Task brief: Could you say how many lines in the entries contain the string "logs"? Give only that number.

◆ ◆ ◆ ◆

This design comes from an exercise in tuning for small area, a short achievable clock period and few clock cycles per item on the open sky130 flow, not from production work. RTL that was checked went through simulation tests only; none was proved equivalent to the original. No activity file was given, so power comes from the tool's default toggle rates.

Design popcount256, start of the top module:
module popcount256 (
  input  logic         clk_i,
  input  logic         rst_ni,
  input  logic         valid_i,
  input  logic [255:0] data_i,
  output logic         valid_o,
  output logic [8:0]   popcount_o
);
clock: 9.5 ns
lec_check: 0
cap_margin: 20
core_margin: 2
core_utilization: 55
place_density: 0.8
slew_margin: 20
synth_hierarchical: 1
buffer_ports_args: -buffer_cell sky130_fd_sc_hd__buf_1
cts_args: -sink_clustering_enable -repair_clock_nets -dont_use_dummy_load -buf_list sky130_fd_sc_hd__clkbuf_8
standard.sh (not shown) runs the stock make flow with config.mk's settings and CLKGATE_MAP_FILE= SYNTH_SCRIPT=/design/flow/synth_recipe.tcl, a recipe that flattens the netlist after the stock synthesis.
==> flow/flow/run.sh <==
#!/bin/bash
# Own layout flow: the standard ORFS flow (standard.sh, standard synthesis
# unchanged), with sky130 buf_1 cells as the port buffers and a clock tree
# built without dummy balancing loads. Each tool's output is in the ORFS logs
# (orfs/logs/...); make's own output goes to standard.log.
set -euo pipefail
cat >> config.mk <<'EOF2'
export BUFFER_PORTS_ARGS = -buffer_cell sky130_fd_sc_hd__buf_1
export CTS_ARGS = -sink_clustering_enable -repair_clock_nets -dont_use_dummy_load -buf_list sky130_fd_sc_hd__clkbuf_8
EOF2
bash standard.sh finish > standard.log 2>&1
Testbench counts at the start, summed over its fixed seeds: cycles 16,024, items 16,000.
Edit:
--- a/flow/flow/run.sh
+++ b/flow/flow/run.sh
@@ -8,3 +8,3 @@
 export BUFFER_PORTS_ARGS = -buffer_cell sky130_fd_sc_hd__buf_1
-export CTS_ARGS = -sink_clustering_enable -repair_clock_nets -dont_use_dummy_load -buf_list sky130_fd_sc_hd__clkbuf_8
+export CTS_ARGS = -sink_clustering_enable -repair_clock_nets -dont_use_dummy_load -buf_list sky130_fd_sc_hd__clkbuf_8 -sink_clustering_size 30 -sink_clustering_max_diameter 100 -sink_clustering_levels 1
 EOF2
- CTS_ARGS: -sink_clustering_enable -repair_clock_nets -dont_use_dummy_load -buf_list sky130_fd_sc_hd__clkbuf_8 -> -sink_clustering_enable -repair_clock_nets -dont_use_dummy_load -buf_list sky130_fd_sc_hd__clkbuf_8 -sink_clustering_size 30 -sink_clustering_max_diameter 100 -sink_clustering_levels 1
- PLACE_DENSITY: 0.8 -> unset
Die area is unchanged; total power came out lower by 1.3%; non-clock buffer count is unchanged; cell area stays the same; worst hold slack gets worse by 0.010 ns; flip-flop and latch count does not change; critical path depth stays the same; sequential share of layout area does not change.
From an optimization exercise on the open Yosys and OpenROAD flow, aimed at small area and a short achievable clock period; shortcuts taken in it are not production practice.
At most, simulation tests tie the RTL to the original design; equivalence was not proved.
The RTL of run 5 was laid out without a check of its function.
No activity file was given, so power comes from the tool's default toggle rates.

==> flow/design.v <==
module bo_in (
	input	logic	[63:0]	a,
	input	logic			miss,
	input	logic			valid,
	input	logic			ready,
	input	logic	[7:0]	pt,
	input	logic	[5:0]	po,
	input	logic	[5:0]	cur_off,	 
	input	logic			cur_neg,	 
	output	logic			hit,
	output	logic			q,			 
	output	logic			issue,		 
	output	logic	[12:0]	pf_addr,
	output	logic	[5:0]	ra_lo,
	output	logic			ra_inc,
	output	logic			ra_dec,
	output	logic	[5:0]	wr_lo,
	output	logic			wr_inc,
	output	logic			wr_dec
);
	function automatic logic [5:0] inc6(logic [5:0] a);
		inc6 = a ^ {&a[4:0], &a[3:0], &a[2:0], &a[1:0], a[0], 1'b1};
	endfunction
	logic	[6:0]	rs, ws, os;
	logic	[5:0]	oh;
	assign hit		= ~miss & valid;
	assign q		= ~hit | pt[a[62:60]];
	assign issue	= q & ready & po != 6'd0;
	assign rs		= {1'b0, a[5:0]} + {1'b0, ~cur_off} + 7'd1;
	assign ws		= {1'b0, a[5:0]} + {1'b0, ~po} + 7'd1;
	assign ra_lo	= rs[5:0];
	assign wr_lo	= ws[5:0];
	assign ra_inc	= cur_neg & rs[6];
	assign ra_dec	= ~cur_neg & ~rs[6];
	assign wr_inc	= po[5] & ws[6];
	assign wr_dec	= ~po[5] & ~ws[6];
	assign os		= {1'b0, a[57:52]} + {1'b0, po};
	assign oh		= a[63:58];
	assign pf_addr	= {os[6] & (&oh), os[6] ? inc6(oh) : oh, os[5:0]};
endmodule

◆ ◆ ◆ ◆

Expected answer: 2